El demoledor informe de la Comisión sobre la pervivencia de nuestros desequilibrios, la insuficiencia y tardanza de nuestras reformas o lo engañoso de nuestros síntomas de mejoría en el sector exterior podrá estar impregnado del cinismo de toda profecía autocumplida, pues es su política la que estimula todo eso, pero supone la segunda ducha de agua helada tras el similar diagnóstico del Banco de España: si no hay un cambio de ritmo radical en la manera de gobernar tenemos recesión y destrucción de empleo para rato.

Al final de esa intervención parlamentaria Rajoy introdujo una cita de Paul Henri Spaak que no figuraba en el texto distribuido por Moncloa: «Todos los países fundadores de la Comunidad Europea eran pequeños pero algunos todavía no se habían dado cuenta». ¿A santo de qué viene ahora esto sino como autojustificación del subconsciente? España es un país pequeño si lo comparamos con China, Estados Unidos o Rusia, pero somos una de las cuatro potencias de la Eurozona y debemos hacer valer nuestro peso.

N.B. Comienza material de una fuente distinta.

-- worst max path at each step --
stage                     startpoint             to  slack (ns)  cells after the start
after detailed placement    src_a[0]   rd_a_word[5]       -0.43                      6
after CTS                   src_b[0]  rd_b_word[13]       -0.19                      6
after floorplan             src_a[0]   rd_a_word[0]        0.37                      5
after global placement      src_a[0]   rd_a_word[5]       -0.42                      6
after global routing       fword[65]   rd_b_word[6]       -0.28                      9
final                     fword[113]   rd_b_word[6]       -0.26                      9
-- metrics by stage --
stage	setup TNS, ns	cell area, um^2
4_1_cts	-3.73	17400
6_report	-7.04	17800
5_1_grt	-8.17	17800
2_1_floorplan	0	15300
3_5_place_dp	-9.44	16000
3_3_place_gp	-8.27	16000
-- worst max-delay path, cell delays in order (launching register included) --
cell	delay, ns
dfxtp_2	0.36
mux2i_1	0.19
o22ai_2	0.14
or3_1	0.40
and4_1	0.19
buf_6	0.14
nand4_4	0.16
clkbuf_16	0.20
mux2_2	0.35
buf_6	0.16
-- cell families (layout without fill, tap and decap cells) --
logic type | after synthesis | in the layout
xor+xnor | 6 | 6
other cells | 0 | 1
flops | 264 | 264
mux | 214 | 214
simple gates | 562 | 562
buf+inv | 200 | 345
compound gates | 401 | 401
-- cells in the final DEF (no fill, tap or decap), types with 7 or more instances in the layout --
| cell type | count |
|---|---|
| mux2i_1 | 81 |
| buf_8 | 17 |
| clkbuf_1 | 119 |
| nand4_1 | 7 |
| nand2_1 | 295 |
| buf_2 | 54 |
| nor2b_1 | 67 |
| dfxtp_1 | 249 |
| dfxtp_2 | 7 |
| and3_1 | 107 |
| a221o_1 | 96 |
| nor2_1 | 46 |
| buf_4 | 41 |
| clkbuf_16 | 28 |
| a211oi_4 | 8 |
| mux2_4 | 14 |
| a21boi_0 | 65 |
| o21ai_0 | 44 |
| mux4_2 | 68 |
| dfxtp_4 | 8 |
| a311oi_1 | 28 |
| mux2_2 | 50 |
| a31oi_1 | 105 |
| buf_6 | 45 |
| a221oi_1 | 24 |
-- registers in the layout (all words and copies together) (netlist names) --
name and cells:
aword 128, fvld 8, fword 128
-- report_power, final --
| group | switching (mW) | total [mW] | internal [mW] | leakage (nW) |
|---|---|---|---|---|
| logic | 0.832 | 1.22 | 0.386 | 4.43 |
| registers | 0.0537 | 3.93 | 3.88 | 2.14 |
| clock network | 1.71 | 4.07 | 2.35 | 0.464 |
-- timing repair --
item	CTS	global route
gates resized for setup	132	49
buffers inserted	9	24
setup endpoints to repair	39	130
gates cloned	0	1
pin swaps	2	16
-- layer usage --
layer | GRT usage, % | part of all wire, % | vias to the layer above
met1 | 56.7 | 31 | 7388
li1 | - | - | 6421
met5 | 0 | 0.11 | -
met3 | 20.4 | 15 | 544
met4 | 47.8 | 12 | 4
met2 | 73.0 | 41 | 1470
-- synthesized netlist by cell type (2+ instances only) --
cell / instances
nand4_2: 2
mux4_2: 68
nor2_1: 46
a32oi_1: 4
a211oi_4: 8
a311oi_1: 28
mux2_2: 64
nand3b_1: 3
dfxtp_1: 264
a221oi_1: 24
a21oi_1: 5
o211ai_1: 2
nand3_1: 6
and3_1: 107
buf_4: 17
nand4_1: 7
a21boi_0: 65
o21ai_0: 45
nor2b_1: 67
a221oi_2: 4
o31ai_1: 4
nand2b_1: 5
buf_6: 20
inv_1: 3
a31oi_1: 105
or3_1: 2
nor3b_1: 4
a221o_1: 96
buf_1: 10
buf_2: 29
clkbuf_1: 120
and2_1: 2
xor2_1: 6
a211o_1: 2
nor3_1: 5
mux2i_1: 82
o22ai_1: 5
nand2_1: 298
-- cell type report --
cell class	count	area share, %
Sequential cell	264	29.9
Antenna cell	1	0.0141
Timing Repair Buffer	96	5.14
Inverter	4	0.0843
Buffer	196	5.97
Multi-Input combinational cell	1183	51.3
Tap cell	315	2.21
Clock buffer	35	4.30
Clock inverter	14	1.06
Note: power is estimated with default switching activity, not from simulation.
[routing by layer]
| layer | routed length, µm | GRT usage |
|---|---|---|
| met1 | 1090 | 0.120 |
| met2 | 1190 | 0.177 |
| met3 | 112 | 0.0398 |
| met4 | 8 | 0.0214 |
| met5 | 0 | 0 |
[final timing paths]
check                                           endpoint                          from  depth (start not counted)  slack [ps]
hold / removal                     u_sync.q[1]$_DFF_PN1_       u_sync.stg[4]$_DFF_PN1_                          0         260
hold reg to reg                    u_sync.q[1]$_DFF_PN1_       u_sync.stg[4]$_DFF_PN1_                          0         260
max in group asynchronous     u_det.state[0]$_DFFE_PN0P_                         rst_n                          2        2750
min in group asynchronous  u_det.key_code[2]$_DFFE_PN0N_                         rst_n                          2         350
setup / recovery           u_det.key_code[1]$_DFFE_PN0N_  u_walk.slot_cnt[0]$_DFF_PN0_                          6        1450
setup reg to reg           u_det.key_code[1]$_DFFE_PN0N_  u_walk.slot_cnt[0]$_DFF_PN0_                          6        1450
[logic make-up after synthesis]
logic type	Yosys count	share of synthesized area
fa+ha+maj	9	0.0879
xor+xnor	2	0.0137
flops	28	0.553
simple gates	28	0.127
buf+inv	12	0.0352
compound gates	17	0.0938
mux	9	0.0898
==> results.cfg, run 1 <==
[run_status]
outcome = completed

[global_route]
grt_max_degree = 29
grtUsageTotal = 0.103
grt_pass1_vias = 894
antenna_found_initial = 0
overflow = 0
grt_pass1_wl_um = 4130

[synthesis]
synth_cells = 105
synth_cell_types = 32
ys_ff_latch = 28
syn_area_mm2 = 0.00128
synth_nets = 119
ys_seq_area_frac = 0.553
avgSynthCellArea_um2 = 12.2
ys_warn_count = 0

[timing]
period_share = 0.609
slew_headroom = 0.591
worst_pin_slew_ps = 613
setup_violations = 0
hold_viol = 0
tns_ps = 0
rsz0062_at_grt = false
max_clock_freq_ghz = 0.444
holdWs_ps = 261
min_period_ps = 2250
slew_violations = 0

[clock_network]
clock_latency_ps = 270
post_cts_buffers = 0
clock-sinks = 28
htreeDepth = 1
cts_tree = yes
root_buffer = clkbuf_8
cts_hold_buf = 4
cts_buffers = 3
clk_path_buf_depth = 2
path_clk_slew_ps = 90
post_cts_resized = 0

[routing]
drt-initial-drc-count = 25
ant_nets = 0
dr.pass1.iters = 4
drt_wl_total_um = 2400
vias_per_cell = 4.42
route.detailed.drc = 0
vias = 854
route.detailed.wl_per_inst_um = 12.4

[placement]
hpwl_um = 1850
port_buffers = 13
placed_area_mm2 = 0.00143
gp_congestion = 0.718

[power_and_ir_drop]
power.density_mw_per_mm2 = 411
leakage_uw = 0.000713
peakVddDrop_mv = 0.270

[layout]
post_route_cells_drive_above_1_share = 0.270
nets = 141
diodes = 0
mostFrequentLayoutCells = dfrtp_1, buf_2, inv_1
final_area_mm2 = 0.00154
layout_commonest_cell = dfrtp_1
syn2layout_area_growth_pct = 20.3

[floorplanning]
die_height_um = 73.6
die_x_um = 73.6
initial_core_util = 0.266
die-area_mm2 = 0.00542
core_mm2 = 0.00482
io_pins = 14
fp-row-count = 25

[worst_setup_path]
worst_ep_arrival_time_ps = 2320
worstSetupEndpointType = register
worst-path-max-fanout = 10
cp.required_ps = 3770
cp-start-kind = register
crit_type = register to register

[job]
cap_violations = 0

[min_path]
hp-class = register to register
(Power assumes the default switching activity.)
## config.mk

```make
export PLATFORM = sky130hd
export DESIGN_NAME = regerr_guard
export DESIGN_NICKNAME = d
export VERILOG_FILES = /design/src/rtl/regerr_pkg.sv /design/src/rtl/regerr_decode.sv /design/src/rtl/regerr_resp.sv /design/src/rtl/regerr_capture.sv /design/src/rtl/regerr_guard.sv
export SDC_FILE = /design/constraint.sdc
export NUM_CORES = 1
export LEC_CHECK = 0
export ABC_AREA = 1
export BUFFER_PORTS_ARGS = -buffer_cell sky130_fd_sc_hd__clkbuf_2
export CAP_MARGIN = 15
export CORE_ASPECT_RATIO = 1.5
export CORE_UTILIZATION = 30
export DETAILED_ROUTE_END_ITERATION = 7
export MAX_ROUTING_LAYER = met4
export SYNTH_ARGS = -nofsm -noshare
export SYNTH_HDL_FRONTEND = slang
export SYNTH_SLANG_ARGS = --single-unit
```

## constraint.sdc

```tcl
create_clock -name clk -period 3.6 [get_ports clk]
set_clock_uncertainty 0.2 [all_clocks]
set_input_delay 0.72 -clock clk [delete_from_list [all_inputs] [get_ports clk]]
set_output_delay 0.72 -clock clk [all_outputs]
set_load 0.03 [all_outputs]
```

Hoy por hoy lo que sí es «pequeño» -por su falta de ambición y calado- es el proyecto de Rajoy. Aún estaría a tiempo de rectificar, pero vista la equivalencia en la frustración y la similitud en la impotencia entre su discurso y el de Rubalcaba -el líder del PSOE hizo incluso el trabajo sucio del Gobierno vapuleando al comisario Rehn-, y teniendo en cuenta lo que ya dicen las encuestas, cabe colegir que el único plan B de quien hace año y medio pidió un mandato excepcional a los españoles es que su mayoría absoluta desemboque en 2015 en una gran coalición para amurallar a la casta en la fortaleza del sistema. Que el taxi de Attlee ya circule por Madrid tiene la ventaja de que el pacto podría firmarse en su interior.

Pedro J. Ramírez, director de El Mundo.